Quartettspiel aus dem 19. Jahrhundert

Kartenspiel: Obst- und Gemüsequartett um 1900 [Quelle: Landesmuseum Württemberg]

Das Spielen ist eine elementare Kulturtechnik. War das gemeinsame Spiel in frühneuzeitlichen und mittelalterlichen Lebensformen fest in den Alltag integriert, veränderte sich ab dem 19. Jahrhundert die Bewertung des Gesellschaftsspiels, was vor allem mit der zunehmenden Ausdifferenzierung der beiden Sozialsphären Arbeit und Freizeit zusammenhing. Die bildende Funktion des Spiels trat in den Vordergrund und das Spielen erschien nur dann als gerechtfertigt, wenn es der Erziehung oder Wissensvermittlung diente. Insbesondere das Quartettspiel widmete sich dem spielerischen Lernen. So gab es beispielsweise Quartette mit Motiven zu Themengebieten wie Geographie, Kunst, Geschichte oder naturkundlichen Themen, wie es das hier gezeigte Obst- und Gemüsequartett aus dem Jahr 1900 darstellt. Gilt das Quartett heute als Spiel für Kinder, so war es zu seinen Anfangszeiten in der zweiten Hälfte des 19. Jahrhunderts zunächst an erwachsene Spieler gerichtet und fand vor allen Dingen in den Salons des Bildungsbürgertums Verbreitung.
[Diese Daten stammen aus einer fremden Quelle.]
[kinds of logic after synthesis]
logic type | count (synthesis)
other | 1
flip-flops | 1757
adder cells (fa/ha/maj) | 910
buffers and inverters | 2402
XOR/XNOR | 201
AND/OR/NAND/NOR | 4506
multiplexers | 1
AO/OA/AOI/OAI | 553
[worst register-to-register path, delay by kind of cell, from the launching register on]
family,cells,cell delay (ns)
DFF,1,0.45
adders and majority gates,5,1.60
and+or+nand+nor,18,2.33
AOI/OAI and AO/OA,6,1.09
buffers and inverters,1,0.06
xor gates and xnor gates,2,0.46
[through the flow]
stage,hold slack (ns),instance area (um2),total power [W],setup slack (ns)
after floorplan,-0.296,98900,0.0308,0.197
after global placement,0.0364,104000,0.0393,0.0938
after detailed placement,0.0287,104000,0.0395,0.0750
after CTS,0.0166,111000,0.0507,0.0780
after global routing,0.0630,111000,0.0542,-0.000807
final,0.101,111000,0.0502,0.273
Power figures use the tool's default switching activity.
`config.mk`:
```
export PLATFORM = sky130hd
export DESIGN_NAME = lcc_div_pipe
export DESIGN_NICKNAME = d
export VERILOG_FILES = /design/src/hdl/lcc_pkg.sv /design/src/hdl/lcc_div_pipe.sv
export SDC_FILE = /design/constraint.sdc
export NUM_CORES = 2
export LEC_CHECK = 0
export BUFFER_PORTS_ARGS = -buffer_cell sky130_fd_sc_hd__buf_4
export CAP_MARGIN = 20
export CORE_ASPECT_RATIO = 0.6
export CORE_MARGIN = 2
export CORE_UTILIZATION = 50
export CTS_BUF_LIST = sky130_fd_sc_hd__clkbuf_8
export DETAILED_ROUTE_END_ITERATION = 8
export PLACE_DENSITY_LB_ADDON = 0.12
export SKIP_CTS_REPAIR_TIMING = 1
export SLEW_MARGIN = 40
export SYNTH_ARGS = -nofsm -noshare
export SYNTH_HDL_FRONTEND = slang
export SYNTH_SLANG_ARGS = --single-unit
```
`constraint.sdc`:
```
create_clock -name clk -period 6.65 [get_ports clk]
set_input_delay 1.995 -clock clk [delete_from_list [all_inputs] [get_ports clk]]
set_output_delay 1.995 -clock clk [all_outputs]
set_load 0.05 [all_outputs]
```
Dass Spiele immer auch eine gesellschaftspolitische Dimension haben und ein Spiegel der jeweiligen Zeitumstände sind, wird besonders deutlich an Geografie- und Reisespielen, die bereits ab dem 17. Jahrhundert nachweisbar sind. Häufig wurde hier das Motiv der Eroberung verarbeitet und  Ideen des Kolonialismus propagiert. Nicht selten dienten sie aber auch als spielerischer Ersatz für das Reisen selbst, wie dieses jüngere Beispiel aus den 1920er Jahren zeigt. Das Spiel ist eine Form praktisch angewandter Heimatkunde, wofür schon die Spielfiguren sprechen. Sie stellen typisierte Personen in Trachten vor, deren Gewänder erklärt werden: die Gutachterin, den Peterstäler, den Glottertäler, den Hotzenwälder etc. Das Spiel beabsichtigte eine nachhaltige spielerische Verfestigung badischer bzw. Schwarzwälder Stereotypen, die sich im ausgehenden 19. Jahrhundert ausbildeten und zum regionalen Selbstverständnis wurden, wie man sie noch heute in touristischen Prospekten findet.